*** RECORDED DATA Section Begins ***

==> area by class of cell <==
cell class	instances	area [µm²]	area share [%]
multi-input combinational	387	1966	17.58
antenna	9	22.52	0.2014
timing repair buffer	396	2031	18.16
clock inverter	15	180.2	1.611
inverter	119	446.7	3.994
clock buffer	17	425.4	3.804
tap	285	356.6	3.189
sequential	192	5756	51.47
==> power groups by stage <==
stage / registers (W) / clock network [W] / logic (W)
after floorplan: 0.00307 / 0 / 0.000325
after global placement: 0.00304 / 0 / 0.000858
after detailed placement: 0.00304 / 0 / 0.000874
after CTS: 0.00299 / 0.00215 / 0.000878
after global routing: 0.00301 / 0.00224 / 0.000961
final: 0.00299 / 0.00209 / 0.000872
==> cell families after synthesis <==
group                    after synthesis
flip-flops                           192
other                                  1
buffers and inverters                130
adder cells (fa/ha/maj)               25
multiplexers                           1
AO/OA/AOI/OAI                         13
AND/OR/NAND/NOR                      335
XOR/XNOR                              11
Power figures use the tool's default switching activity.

*** RECORDED DATA Section Ends ***
*** RECORDED DATA Section Begins ***

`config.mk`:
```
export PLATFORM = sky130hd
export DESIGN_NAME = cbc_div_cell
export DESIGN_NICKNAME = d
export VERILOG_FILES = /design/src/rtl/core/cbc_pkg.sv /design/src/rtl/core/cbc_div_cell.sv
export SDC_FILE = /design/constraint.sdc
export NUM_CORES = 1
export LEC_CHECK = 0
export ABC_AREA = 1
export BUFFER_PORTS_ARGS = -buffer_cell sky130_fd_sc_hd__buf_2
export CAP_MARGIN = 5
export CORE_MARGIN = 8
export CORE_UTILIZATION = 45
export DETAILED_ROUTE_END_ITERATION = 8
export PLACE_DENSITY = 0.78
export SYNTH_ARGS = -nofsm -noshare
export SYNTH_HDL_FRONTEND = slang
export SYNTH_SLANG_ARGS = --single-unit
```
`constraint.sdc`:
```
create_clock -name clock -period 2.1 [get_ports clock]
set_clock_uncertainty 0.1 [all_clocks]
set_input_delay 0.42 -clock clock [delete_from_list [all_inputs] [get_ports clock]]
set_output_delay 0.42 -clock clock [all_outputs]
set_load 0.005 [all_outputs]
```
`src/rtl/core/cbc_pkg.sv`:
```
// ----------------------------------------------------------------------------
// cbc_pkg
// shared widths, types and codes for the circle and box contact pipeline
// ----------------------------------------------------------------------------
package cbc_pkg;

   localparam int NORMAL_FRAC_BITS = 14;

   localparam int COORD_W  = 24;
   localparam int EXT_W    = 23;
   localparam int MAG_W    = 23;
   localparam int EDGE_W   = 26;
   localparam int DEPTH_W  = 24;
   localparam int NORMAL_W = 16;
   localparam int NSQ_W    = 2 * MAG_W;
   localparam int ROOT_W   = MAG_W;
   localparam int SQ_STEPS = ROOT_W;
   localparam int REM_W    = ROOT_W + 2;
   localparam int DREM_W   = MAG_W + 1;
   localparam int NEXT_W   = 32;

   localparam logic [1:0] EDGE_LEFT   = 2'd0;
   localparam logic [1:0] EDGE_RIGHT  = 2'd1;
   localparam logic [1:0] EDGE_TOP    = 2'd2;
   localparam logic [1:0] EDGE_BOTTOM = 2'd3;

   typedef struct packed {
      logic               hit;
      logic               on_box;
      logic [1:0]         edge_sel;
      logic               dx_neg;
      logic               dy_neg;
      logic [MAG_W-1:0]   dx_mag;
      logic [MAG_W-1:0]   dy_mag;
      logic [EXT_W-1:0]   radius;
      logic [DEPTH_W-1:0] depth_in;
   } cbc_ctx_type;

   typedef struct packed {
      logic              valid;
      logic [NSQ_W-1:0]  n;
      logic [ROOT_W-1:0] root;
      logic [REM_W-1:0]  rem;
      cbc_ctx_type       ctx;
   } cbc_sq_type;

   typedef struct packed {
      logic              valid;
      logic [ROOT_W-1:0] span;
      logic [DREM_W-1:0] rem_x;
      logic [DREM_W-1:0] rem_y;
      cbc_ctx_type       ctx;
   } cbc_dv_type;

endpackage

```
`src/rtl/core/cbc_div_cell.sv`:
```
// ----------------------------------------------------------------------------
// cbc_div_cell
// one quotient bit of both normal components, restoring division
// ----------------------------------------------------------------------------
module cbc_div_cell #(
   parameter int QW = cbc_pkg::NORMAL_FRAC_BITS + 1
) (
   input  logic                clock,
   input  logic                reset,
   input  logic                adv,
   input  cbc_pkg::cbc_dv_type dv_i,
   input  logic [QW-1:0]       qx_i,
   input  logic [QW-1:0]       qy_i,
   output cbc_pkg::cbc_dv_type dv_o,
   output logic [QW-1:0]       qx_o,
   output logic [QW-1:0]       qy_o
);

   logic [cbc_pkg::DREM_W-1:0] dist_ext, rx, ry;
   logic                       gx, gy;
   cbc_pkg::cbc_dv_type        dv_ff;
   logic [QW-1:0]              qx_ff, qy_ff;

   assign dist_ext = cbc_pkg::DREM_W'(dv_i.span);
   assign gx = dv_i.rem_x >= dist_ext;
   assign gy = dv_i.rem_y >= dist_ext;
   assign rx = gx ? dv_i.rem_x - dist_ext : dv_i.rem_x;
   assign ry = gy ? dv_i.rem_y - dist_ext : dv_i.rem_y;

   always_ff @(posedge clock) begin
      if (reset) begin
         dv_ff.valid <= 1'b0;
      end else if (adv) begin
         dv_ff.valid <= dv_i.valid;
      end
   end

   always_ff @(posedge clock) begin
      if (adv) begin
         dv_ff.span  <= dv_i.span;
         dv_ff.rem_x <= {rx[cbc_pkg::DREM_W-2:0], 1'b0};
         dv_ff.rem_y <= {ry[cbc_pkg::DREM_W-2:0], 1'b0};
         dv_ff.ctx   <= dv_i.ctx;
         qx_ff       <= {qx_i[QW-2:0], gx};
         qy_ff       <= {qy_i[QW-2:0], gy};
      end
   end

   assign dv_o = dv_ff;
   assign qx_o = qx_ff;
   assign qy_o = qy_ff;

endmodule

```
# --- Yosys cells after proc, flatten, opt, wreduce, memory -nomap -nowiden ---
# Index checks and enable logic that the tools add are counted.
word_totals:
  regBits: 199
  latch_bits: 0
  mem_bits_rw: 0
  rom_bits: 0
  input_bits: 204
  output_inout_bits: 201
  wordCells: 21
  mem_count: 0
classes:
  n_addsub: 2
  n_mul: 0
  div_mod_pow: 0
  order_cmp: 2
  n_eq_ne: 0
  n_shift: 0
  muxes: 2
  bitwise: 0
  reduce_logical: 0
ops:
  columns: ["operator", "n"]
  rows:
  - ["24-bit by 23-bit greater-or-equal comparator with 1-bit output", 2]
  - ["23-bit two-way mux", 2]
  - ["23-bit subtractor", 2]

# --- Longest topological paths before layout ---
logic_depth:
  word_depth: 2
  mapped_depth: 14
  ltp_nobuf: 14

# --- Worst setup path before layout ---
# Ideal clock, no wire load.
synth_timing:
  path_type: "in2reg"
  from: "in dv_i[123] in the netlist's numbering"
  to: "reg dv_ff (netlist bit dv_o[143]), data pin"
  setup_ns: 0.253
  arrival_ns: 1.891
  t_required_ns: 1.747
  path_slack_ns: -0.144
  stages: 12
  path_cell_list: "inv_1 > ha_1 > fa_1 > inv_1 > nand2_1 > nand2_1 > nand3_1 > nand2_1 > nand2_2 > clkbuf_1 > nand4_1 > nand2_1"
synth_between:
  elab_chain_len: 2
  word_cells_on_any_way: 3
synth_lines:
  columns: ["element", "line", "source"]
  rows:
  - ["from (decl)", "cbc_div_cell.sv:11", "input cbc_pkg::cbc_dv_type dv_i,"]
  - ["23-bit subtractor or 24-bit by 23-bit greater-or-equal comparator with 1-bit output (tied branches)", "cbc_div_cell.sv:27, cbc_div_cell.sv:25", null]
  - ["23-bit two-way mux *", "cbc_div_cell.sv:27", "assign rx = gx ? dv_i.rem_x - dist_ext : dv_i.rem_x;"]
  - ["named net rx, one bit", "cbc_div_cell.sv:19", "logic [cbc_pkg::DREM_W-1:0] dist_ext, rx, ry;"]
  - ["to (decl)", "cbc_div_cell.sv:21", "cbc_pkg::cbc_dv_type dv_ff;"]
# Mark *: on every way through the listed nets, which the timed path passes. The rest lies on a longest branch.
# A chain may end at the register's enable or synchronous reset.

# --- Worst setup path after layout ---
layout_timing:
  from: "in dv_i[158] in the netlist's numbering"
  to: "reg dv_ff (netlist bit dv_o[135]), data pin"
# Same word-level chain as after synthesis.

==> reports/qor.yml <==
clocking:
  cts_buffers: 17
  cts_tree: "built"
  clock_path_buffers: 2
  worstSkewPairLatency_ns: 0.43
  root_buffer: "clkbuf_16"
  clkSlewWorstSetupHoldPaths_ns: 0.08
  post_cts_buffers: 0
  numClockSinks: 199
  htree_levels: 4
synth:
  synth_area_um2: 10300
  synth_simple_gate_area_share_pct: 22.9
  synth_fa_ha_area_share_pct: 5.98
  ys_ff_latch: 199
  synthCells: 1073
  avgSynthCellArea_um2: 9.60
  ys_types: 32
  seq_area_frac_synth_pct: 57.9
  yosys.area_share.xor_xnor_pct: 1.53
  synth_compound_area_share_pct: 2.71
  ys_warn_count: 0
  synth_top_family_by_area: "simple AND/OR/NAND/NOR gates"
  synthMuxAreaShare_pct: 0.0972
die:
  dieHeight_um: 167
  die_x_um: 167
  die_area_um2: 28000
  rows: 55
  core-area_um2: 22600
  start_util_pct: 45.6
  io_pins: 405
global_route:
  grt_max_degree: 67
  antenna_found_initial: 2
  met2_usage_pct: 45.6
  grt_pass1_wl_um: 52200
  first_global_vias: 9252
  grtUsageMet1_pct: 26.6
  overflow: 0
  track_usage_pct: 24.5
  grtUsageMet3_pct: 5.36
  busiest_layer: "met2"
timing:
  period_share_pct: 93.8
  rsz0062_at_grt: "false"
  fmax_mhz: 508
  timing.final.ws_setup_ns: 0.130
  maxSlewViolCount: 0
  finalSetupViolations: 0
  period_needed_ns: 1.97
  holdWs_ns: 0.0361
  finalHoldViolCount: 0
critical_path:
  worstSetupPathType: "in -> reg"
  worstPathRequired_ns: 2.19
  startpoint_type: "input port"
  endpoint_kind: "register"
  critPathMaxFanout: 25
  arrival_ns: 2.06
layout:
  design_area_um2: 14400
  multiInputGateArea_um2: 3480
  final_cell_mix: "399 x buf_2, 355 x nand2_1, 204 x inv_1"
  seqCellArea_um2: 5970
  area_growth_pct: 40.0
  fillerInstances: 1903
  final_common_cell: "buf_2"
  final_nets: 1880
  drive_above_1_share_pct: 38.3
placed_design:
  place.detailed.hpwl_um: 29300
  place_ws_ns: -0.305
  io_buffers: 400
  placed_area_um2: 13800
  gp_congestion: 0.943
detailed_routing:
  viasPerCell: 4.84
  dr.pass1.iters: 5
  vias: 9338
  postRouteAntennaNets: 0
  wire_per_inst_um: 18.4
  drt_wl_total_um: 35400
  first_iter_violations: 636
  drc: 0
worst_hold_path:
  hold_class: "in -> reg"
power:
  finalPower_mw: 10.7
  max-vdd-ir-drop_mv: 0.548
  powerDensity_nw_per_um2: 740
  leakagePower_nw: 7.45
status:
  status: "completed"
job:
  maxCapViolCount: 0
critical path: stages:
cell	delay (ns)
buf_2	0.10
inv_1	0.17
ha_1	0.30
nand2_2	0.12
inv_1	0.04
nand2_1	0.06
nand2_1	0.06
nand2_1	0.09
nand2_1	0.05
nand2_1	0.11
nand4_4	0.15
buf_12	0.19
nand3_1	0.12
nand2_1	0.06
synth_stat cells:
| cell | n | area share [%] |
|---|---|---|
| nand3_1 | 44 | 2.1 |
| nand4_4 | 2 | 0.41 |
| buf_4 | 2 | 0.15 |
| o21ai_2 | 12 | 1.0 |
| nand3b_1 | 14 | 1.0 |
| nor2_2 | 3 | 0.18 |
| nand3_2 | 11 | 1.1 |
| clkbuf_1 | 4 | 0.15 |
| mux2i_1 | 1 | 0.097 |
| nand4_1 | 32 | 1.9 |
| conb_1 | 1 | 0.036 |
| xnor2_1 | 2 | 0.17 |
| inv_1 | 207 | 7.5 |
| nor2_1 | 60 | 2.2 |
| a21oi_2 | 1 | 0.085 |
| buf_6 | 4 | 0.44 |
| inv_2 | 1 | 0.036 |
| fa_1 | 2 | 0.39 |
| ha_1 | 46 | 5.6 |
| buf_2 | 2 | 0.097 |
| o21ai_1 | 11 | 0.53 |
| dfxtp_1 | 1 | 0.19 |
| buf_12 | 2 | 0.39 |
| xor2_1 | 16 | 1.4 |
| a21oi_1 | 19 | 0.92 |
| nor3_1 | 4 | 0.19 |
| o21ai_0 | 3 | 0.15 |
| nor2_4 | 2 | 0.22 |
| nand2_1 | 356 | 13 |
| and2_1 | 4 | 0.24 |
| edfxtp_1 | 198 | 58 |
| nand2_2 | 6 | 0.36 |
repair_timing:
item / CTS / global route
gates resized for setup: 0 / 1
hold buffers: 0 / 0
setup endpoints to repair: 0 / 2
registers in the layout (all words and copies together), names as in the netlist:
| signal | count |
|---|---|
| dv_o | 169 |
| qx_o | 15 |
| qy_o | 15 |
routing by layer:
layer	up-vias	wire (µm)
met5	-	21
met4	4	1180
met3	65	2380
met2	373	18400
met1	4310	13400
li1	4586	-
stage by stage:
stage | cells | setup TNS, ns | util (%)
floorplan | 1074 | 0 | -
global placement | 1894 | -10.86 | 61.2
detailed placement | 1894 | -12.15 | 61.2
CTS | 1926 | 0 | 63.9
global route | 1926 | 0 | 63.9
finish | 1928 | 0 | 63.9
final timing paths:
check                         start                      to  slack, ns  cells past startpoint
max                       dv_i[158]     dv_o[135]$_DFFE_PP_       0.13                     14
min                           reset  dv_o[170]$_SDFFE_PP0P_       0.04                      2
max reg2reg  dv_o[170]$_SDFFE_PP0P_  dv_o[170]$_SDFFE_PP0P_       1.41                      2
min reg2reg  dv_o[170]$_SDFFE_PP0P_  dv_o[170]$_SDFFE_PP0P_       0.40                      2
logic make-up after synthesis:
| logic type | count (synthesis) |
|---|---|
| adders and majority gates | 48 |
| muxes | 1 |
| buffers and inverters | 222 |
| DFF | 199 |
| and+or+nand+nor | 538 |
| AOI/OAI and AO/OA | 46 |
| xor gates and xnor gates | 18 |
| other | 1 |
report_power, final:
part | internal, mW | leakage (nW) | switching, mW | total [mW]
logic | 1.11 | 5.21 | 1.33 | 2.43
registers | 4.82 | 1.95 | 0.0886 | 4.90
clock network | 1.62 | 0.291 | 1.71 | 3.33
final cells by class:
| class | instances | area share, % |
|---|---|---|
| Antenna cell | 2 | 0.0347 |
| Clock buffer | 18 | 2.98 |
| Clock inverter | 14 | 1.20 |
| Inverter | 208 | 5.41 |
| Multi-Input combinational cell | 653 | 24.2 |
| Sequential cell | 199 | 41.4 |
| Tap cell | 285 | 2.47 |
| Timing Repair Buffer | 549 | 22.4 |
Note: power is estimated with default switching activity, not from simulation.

*** RECORDED DATA Section Ends ***

REQUIRED WORK » Scan the lines above for "area by class" and for "final: 0.00299 / 0.00209 / 0.000872". Repeat exactly the line holding each of them and every line in between.

REPLY TO THE TASK »
==> area by class of cell <==
cell class	instances	area [µm²]	area share [%]
multi-input combinational	387	1966	17.58
antenna	9	22.52	0.2014
timing repair buffer	396	2031	18.16
clock inverter	15	180.2	1.611
inverter	119	446.7	3.994
clock buffer	17	425.4	3.804
tap	285	356.6	3.189
sequential	192	5756	51.47
==> power groups by stage <==
stage / registers (W) / clock network [W] / logic (W)
after floorplan: 0.00307 / 0 / 0.000325
after global placement: 0.00304 / 0 / 0.000858
after detailed placement: 0.00304 / 0 / 0.000874
after CTS: 0.00299 / 0.00215 / 0.000878
after global routing: 0.00301 / 0.00224 / 0.000961
final: 0.00299 / 0.00209 / 0.000872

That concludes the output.